Le père Marc Hounon, prêtre béninois, a rappelé le modèle de la vie monastique. Ce modèle, parmi d’autres, est une forme de vocation qui appelle à se retirer en soi, à se détacher et à entrer dans une vie d’amitié avec le Christ. Dans un cadre commun à tous les baptisés, le Principe et la Fin de toute vie d’intériorité, c’est d’abord le Christ lui-même. « C’est lui qui nous conduit dans cette vie d’intériorité et nous fait nous développer » a-t-il expliué.
Pour l’invité, la lectio divina ( c’est-à-dire la méditation de la Parole de Dieu, de ce que Dieu nous dit de Lui-même ) peut se révéler être une très bonne méthode pour aller dans une vie d’intériorité toujours plus riche. Ainsi la relation à Dieu est suspendue à une contemplation. Les invocations jaculatoires ou brèves sont également des exercices importants qui habituent notre esprit à ne parler qu’à Dieu. « Le cadre s’avère donc très important : en retrait aux bruits et dans le silence. D’où l’importance de certains lieux comme les monastères, les chapelles, la présence du Saint Sacrement puis la sainte messe qui est vraiment le lieu par excellence où nous devrions vivre l’intériorité avec le Christ » a-t-il remarqué.

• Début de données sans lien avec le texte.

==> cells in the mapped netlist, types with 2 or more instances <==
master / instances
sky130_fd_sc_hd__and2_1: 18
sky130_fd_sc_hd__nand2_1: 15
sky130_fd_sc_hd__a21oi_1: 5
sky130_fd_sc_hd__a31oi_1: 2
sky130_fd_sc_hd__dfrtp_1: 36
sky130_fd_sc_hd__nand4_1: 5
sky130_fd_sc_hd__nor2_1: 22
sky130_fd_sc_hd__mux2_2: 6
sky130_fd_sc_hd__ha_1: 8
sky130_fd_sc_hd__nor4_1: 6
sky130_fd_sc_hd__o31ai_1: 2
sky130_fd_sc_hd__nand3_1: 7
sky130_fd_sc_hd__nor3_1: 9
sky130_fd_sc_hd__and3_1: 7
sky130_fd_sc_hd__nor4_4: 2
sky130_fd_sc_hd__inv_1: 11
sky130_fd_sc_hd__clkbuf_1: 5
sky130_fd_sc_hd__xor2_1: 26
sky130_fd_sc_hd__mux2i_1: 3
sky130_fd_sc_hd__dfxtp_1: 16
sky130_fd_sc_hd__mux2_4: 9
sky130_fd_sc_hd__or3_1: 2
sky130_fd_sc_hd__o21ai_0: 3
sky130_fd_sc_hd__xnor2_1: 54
==> ./design.v <==
module  byte_align(
        input                   sclk                    ,       
        input                   s_rst_n                 ,       
        input           [ 7:0]  lane_data               ,       
        output  reg     [ 7:0]  mipi_byte_data          ,       
        output  reg             mipi_byte_vld           ,       
        input                   re_find                         
);
localparam      SYNC            =       8'hB8                   ;
reg     [ 2:0]                  offset                          ;       
reg     [ 7:0]                  lane_data_r1                    ;       
wire    [15:0]                  data_16bit                      ;
reg     [15:0]                  data_16bit_r1                   ;
always  @(posedge sclk) begin
        lane_data_r1    <=      lane_data;
        data_16bit_r1   <=      data_16bit;
end
assign  data_16bit      =       {lane_data, lane_data_r1};
always  @(posedge sclk or negedge s_rst_n) begin
        if(s_rst_n == 1'b0) begin
                offset          <=      'd0;
                mipi_byte_vld   <=      1'b0;
        end
        else if(re_find == 1'b1) begin
                offset          <=      'd0;
                mipi_byte_vld   <=      1'b0;
        end
        else if(mipi_byte_vld == 1'b0) begin
                if(data_16bit[7:0] == SYNC) begin
                        offset          <=      'd0;
                        mipi_byte_vld   <=      1'b1;
                end
                if(data_16bit[8:1] == SYNC) begin
                        offset          <=      'd1;
                        mipi_byte_vld   <=      1'b1;
                end
                if(data_16bit[9:2] == SYNC) begin
                        offset          <=      'd2;
                        mipi_byte_vld   <=      1'b1;
                end
                if(data_16bit[10:3] == SYNC) begin
                        offset          <=      'd3;
                        mipi_byte_vld   <=      1'b1;
                end
                if(data_16bit[11:4] == SYNC) begin
                        offset          <=      'd4;
                        mipi_byte_vld   <=      1'b1;
                end
                if(data_16bit[12:5] == SYNC) begin
                        offset          <=      'd5;
                        mipi_byte_vld   <=      1'b1;
                end
                if(data_16bit[13:6] == SYNC) begin
                        offset          <=      'd6;
                        mipi_byte_vld   <=      1'b1;
                end
                if(data_16bit[14:7] == SYNC) begin
                        offset          <=      'd7;
                        mipi_byte_vld   <=      1'b1;
                end
        end
end
always  @(*) begin
        case(offset)
                0:      mipi_byte_data  =       data_16bit_r1[7:0];   
                1:      mipi_byte_data  =       data_16bit_r1[8:1];   
                2:      mipi_byte_data  =       data_16bit_r1[9:2];   
                3:      mipi_byte_data  =       data_16bit_r1[10:3];   
                4:      mipi_byte_data  =       data_16bit_r1[11:4];   
                5:      mipi_byte_data  =       data_16bit_r1[12:5];   
                6:      mipi_byte_data  =       data_16bit_r1[13:6];   
                7:      mipi_byte_data  =       data_16bit_r1[14:7];   
                default:mipi_byte_data  =       data_16bit_r1[7:0]; 
        endcase
end
endmodule
==> ./run.sh <==
#!/bin/bash
# OpenROAD 26Q1-2900-gdf79404cd8, Yosys 0.63+post, stock flow scripts
make -C /OpenROAD-flow-scripts/flow DESIGN_CONFIG=/design/flow/config.mk WORK_HOME=/design/flow/orfs finish
==> ./config.mk <==
export PLATFORM = sky130hd
export DESIGN_NAME = byte_align
export DESIGN_NICKNAME = byte_align
export VERILOG_FILES = /design/flow/design.v
export SDC_FILE = /design/flow/constraint.sdc
export NUM_CORES = 4
export LEC_CHECK = 1
export CORE_AREA = 10 10 113 113
export DIE_AREA = 0 0 123 123
==> ./constraint.sdc <==
current_design byte_align

set clk_period 4.4
set clk_io_pct 0.2

create_clock -name clk0 -period $clk_period [get_ports {sclk}]

set non_clock_inputs [all_inputs -no_clocks]
set_input_delay [expr $clk_period * $clk_io_pct] -clock clk0 $non_clock_inputs
set_output_delay [expr $clk_period * $clk_io_pct] -clock clk0 [all_outputs]
==> /design/flow/design.v <==
module sdp_1clk_ram #(
  parameter int P_DATA_WIDTH = 8,
  parameter int P_ADDR_WIDTH = 4
) (
  input  logic clk_i,
  input  logic wr_i,
  input  logic [P_ADDR_WIDTH-1:0] addr_wr_i,
  input  logic [P_DATA_WIDTH-1:0] data_wr_i,
  input  logic rd_i,
  input  logic [P_ADDR_WIDTH-1:0] addr_rd_i,
  output logic [P_DATA_WIDTH-1:0] data_rd_o
); 
  (* ramstyle = "M10K" *) logic [P_DATA_WIDTH-1:0] ram [2**P_ADDR_WIDTH];
  always_ff @(posedge clk_i) begin
    if (wr_i) ram[addr_wr_i] <= data_wr_i;
    if (rd_i) data_rd_o <= ram[addr_rd_i];
  end
endmodule
File: ./design.v
module arbiter #(
  parameter int P_WIDTH = 3  
) (
  input  logic               clk_i,
  input  logic               rst_i,
  input  logic [P_WIDTH-1:0] request_i,
  output logic [P_WIDTH-1:0] grant_o
);
  logic [P_WIDTH-1:0]        last_grant; 
  logic [P_WIDTH-1:0]        cur_priority;
  logic [P_WIDTH*2-1:0]      carry_chain;
  logic [P_WIDTH-1:0]        temp_grant;
  logic [P_WIDTH-1:0]        hold;
  logic [P_WIDTH - 1:0]      next_priority;
  always_comb begin  
    for (int i = 0; i < (P_WIDTH*2); i++) begin
      if (i == 0) carry_chain[i] = 0;  
      else        carry_chain[i] = (~request_i[(i-1)%P_WIDTH] & (carry_chain[i-1] | cur_priority[(i-1)%P_WIDTH]));
    end
  end
  assign temp_grant = (request_i & (carry_chain[P_WIDTH*2-1:P_WIDTH] | cur_priority)) | (request_i & (carry_chain[P_WIDTH-1:0] | cur_priority));
  assign hold = request_i & last_grant;
  assign grant_o = (|hold) ? hold : temp_grant;
  assign next_priority = (|grant_o) ? {grant_o[P_WIDTH-2:0], grant_o[P_WIDTH-1]} : cur_priority;
  always_ff @(posedge clk_i) begin
    if(rst_i) begin
      last_grant   <= 0;
      cur_priority <= 1;  
    end else begin
      last_grant   <= grant_o;  
      cur_priority <= next_priority;  
    end
  end
endmodule
File: ./constraint.sdc
current_design arbiter

set clk_period 2.4
set clk_io_pct 0.2

create_clock -name clk0 -period $clk_period [get_ports {clk_i}]

set non_clock_inputs [all_inputs -no_clocks]
set_input_delay [expr $clk_period * $clk_io_pct] -clock clk0 $non_clock_inputs
set_output_delay [expr $clk_period * $clk_io_pct] -clock clk0 [all_outputs]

Une vie d’intériorité développée à l’ombre du Christ fait des hommes des personnes habitées par « l’inhabitation de l’Esprit-Saint. On réalise des choses qui nous dépassent et révèlent ainsi Dieu : « Je peux tout en celui qui me donne la force. » (Philippiens 4,13). « La vie intérieure donne la force intérieure, la lumière intérieure pour discerner. C’est une transformation qui rend plus humble, plus humain, plus accessible aux autres et éloigne de la superficialité » a-t-il insisté.
L’intériorité responsable est tout le contraire du nombrilisme d’un petit moi recroquevillé sur lui-même. Elle est une démarche d’enracinement intérieur avec le Christ pour mieux s’ouvrir aux autres dans la diversité. « Enracinons-nous dans le Seigneur, que Dieu nous suffise, que Dieu nous rassasisse » a conclu le père Marc HOUNON à l’endroit des jeunes.